Proposed Technical Shape¶
Web/API tier¶
- FastAPI backend plus lightweight frontend.
- Containerized so the same image can run locally, on cloud infrastructure, or in RC microservices.
- Current codebase already separates:
- job metadata persistence,
- artifact storage,
- synthesis execution backend.
Execution tier¶
- Preferred RC model: submit
sbatchjobs to Rivanna from the service layer. - The service should not do heavy synthesis work inside the web process.
- Long-running work should be isolated from the web tier for scheduling, retries, and quota control.
- The web tier and Slurm worker need a shared metadata/artifact location so the worker can update job state and publish outputs back to the service.
Storage tier¶
- Input preview bundles, generated CSVs, and run metadata should persist outside process memory.
- Prototype options:
- project storage plus SQLite,
- project storage plus Postgres if RC has a preferred service,
- object-storage-like service if RC offers one.

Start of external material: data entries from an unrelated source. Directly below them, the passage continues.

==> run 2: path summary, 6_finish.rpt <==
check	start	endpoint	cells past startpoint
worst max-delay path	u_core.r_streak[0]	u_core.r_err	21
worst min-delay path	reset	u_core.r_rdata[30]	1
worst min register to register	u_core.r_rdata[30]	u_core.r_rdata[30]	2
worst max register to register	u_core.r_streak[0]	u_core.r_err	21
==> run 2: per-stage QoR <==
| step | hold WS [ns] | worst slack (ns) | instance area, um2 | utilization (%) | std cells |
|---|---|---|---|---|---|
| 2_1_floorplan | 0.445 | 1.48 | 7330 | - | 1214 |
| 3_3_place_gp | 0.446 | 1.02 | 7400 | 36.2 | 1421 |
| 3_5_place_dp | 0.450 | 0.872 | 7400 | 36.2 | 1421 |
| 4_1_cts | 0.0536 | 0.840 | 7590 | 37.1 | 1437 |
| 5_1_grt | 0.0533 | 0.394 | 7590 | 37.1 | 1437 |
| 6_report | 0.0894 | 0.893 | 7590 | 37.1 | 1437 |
==> src/rtl/fifo_unload_pkg.sv <==
// Shared types and constants for the FIFO unload framer: state encoding,
// frame tags and channel geometry.
package fifo_unload_pkg;

  typedef enum logic [1:0] {
    IDLE    = 2'b00,
    HEADER  = 2'b01,
    DATA    = 2'b10,
    TRAILER = 2'b11
  } state_t;

  localparam logic [3:0] HDR_TAG       = 4'hB;
  localparam logic [3:0] TRL_TAG       = 4'hE;
  localparam int         CHAN_PER_SAMP = 6;
  localparam int         TMO_MAX_DEF   = 255;

  localparam logic [2:0] LAST_CHAN = 3'(CHAN_PER_SAMP - 1);

endpackage

==> src/rtl/evt_pend_ctr.sv <==
// Saturating up/down counter of announced-but-unstarted events, with a sticky
// overflow flag for announcements lost while saturated.
module evt_pend_ctr #(
  parameter int W = 4
) (
  input  logic         clk,
  input  logic         rst,
  input  logic         inc,
  input  logic         dec,
  output logic [W-1:0] cnt,
  output logic         ovf
);

  localparam logic [W-1:0] CNT_MAX = '1;

  // NOTE: state registers use non-blocking assignments so every flop samples
  // the pre-edge values of its neighbours, regardless of statement order.
  always_ff @(posedge clk) begin
    if (rst) begin
      cnt <= '0;
      ovf <= 1'b0;
    end else if (inc && !dec) begin
      if (cnt == CNT_MAX) ovf <= 1'b1;
      else                cnt <= cnt + W'(1);
    end else if (dec && !inc && cnt != '0) begin
      cnt <= cnt - W'(1);
    end
  end

endmodule

==> src/rtl/fifo_unload_fsm.sv <==
// Unloads one event at a time from a first-word-fall-through FIFO and frames
// it for the link as header, (SAMP_MAX+1)*6 data words and a trailer.
module fifo_unload_fsm
  import fifo_unload_pkg::*;
#(
  parameter int TMO_MAX = TMO_MAX_DEF,
  parameter int PEND_W  = 4
) (
  input  logic              CLK,
  input  logic              RST,
  input  logic [6:0]        SAMP_MAX,
  input  logic              EVT_RDY,
  input  logic              FIFO_EMPTY,
  input  logic [11:0]       FIFO_DOUT,
  output logic              FIFO_RDENA,
  output logic [15:0]       TX_DATA,
  output logic              TX_VLD,
  input  logic              TX_RDY,
  output logic              TX_SOF,
  output logic              TX_EOF,
  output logic [PEND_W-1:0] EVT_PEND,
  output logic              PEND_OVF
);

  localparam int             TMO_W    = $clog2(TMO_MAX + 1);
  localparam logic [TMO_W-1:0] TMO_LAST = TMO_W'(TMO_MAX - 1);

  state_t            state, next_state;
  logic [6:0]        samp_max_q;
  logic [6:0]        samp;
  logic [2:0]        chan;
  logic [11:0]       sum;
  logic [11:0]       evt_num;
  logic [TMO_W-1:0]  tmo_cnt;
  logic              abort;
  logic              start;
  logic              accept;
  logic              pop;
  logic              last_word;

  evt_pend_ctr #(.W(PEND_W)) u_pend (
    .clk (CLK),
    .rst (RST),
    .inc (EVT_RDY),
    .dec (start),
    .cnt (EVT_PEND),
    .ovf (PEND_OVF)
  );

  assign last_word  = (chan == LAST_CHAN) && (samp == samp_max_q);
  assign accept     = TX_VLD && TX_RDY;
  assign pop        = (state == DATA) && accept;
  assign FIFO_RDENA = pop;

  // Outputs decode from registered state only (plus the FIFO head in DATA),
  // so a stalled word cannot change until it is accepted.
  // NOTE: every combinational output gets a default before the case so no
  // path leaves a value unassigned and infers a latch.
  always_comb begin
    next_state = state;
    start      = 1'b0;
    TX_VLD     = 1'b0;
    TX_SOF     = 1'b0;
    TX_EOF     = 1'b0;
    TX_DATA    = 16'h0000;
    case (state)
      IDLE: begin
        if (EVT_PEND != '0) begin
          start      = 1'b1;
          next_state = HEADER;
        end
      end
      HEADER: begin
        TX_VLD  = 1'b1;
        TX_SOF  = 1'b1;
        TX_DATA = {HDR_TAG, evt_num};
        if (TX_RDY) next_state = DATA;
      end
      DATA: begin
        TX_VLD  = !FIFO_EMPTY;
        TX_DATA = {1'b0, chan, FIFO_DOUT};
        if (!FIFO_EMPTY && TX_RDY && last_word)  next_state = TRAILER;
        else if (FIFO_EMPTY && tmo_cnt == TMO_LAST) next_state = TRAILER;
      end
      TRAILER: begin
        TX_VLD  = 1'b1;
        TX_EOF  = 1'b1;
        TX_DATA = {TRL_TAG, abort, sum[10:0]};
        if (TX_RDY) next_state = IDLE;
      end
      default: next_state = IDLE;
    endcase
  end

  always_ff @(posedge CLK) begin
    if (RST) begin
      state      <= IDLE;
      samp_max_q <= '0;
      samp       <= '0;
      chan       <= '0;
      sum        <= '0;
      evt_num    <= '0;
      tmo_cnt    <= '0;
      abort      <= 1'b0;
    end else begin
      state <= next_state;
      case (state)
        HEADER: begin
          if (accept) begin
            samp_max_q <= SAMP_MAX;
            samp       <= '0;
            chan       <= '0;
            sum        <= '0;
            tmo_cnt    <= '0;
            abort      <= 1'b0;
          end
        end
        DATA: begin
          if (pop) begin
            sum     <= sum + FIFO_DOUT;
            tmo_cnt <= '0;
            if (chan == LAST_CHAN) begin
              chan <= '0;
              samp <= samp + 7'd1;
            end else begin
              chan <= chan + 3'd1;
            end
          end else if (FIFO_EMPTY) begin
            // Final empty cycle flags the abort instead of counting further.
            if (tmo_cnt == TMO_LAST) abort   <= 1'b1;
            else                     tmo_cnt <= tmo_cnt + TMO_W'(1);
          end
        end
        TRAILER: begin
          if (accept) evt_num <= evt_num + 12'd1;
        end
        default: ;
      endcase
    end
  end

endmodule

Self-Service vs RC-Administered¶
| Area | Likely self-service | Likely RC-administered / coordinated |
|---|---|---|
| PrivSyn code and container image | Yes | No |
| Slurm job scripts and resource requests | Yes | No, unless special queues/policies apply |
| Project storage directory | Usually yes, once allocated | RC provides/approves storage resource |
| Microservice container deployment | Possibly, if RC has a self-service path | Often yes for ingress, platform setup, or approvals |
| Public or campus web ingress | Rarely | Yes |
| DNS / TLS / load balancer | No | Yes |
| Shared service identity for submitting jobs | Unclear | Likely yes |
| NetBadge / SSO integration | No | Yes, with campus IAM involvement |
| Security review for uploaded data | No | Yes, with RC + InfoSec |
Permissions and Resources To Ask About¶
- Microservice / container hosting
- Can RC host a small containerized web service?
-
Is there a self-service microservice path, or does RC staff deploy and manage ingress?
-
Slurm execution from a service
- Can a web-facing service submit jobs to Slurm?
- Must jobs run as the requesting user, or can a designated project/service identity submit them?
-
Are
sbatch,squeue, andscancelavailable from the hosting environment? -
Storage
- Can the prototype use existing project storage for inputs/outputs?
- Is persistent storage available for the service itself?
-
Is there an RC-preferred database option, or should prototype metadata stay in SQLite?
-
Identity / access
- For a campus-facing service, what is the preferred UVA SSO path?
-
For a prototype, can access be limited to a small allowlist or internal-only route first?
-
Operations boundary
- What can the research group own and update directly?
- What would require RC staff to administer or approve?
Minimal Viable RC Prototype¶
This is the configuration I would recommend proposing in the meeting:
- RC-hosted microservice for the lightweight web/API tier.
- Slurm-backed execution for synthesis jobs.
- Project storage for inputs and outputs.
- SQLite for prototype metadata unless RC already has a standard Postgres path.
- Limited user audience at first: project team or selected UVA researchers.
- No public anonymous access in the first stage.
That keeps the operational burden low while still demonstrating the core collaboration and deployment story for the proposal.
Why This Fits The Current Codebase¶
The repository is already being refactored toward:
- persistent preview bundles,
- durable job records,
- pluggable job runners,
- swappable storage backends.
That means the same application logic can later target:
- inline local execution,
- Cloud Run jobs,
- AWS Batch / ECS,
- Slurm-backed RC execution.
Open Questions For The Meeting¶
- Which RC platform is the right home for the web/API tier: microservices, Open OnDemand, or another service?
- Can a service submit Slurm jobs directly, and under whose identity?
- What parts of the stack can the project manage without RC staff as day-to-day operators?
- Is project storage sufficient for the prototype, or is another persistent store preferred?
- Does RC want the initial deployment to stay campus-internal rather than broadly exposed?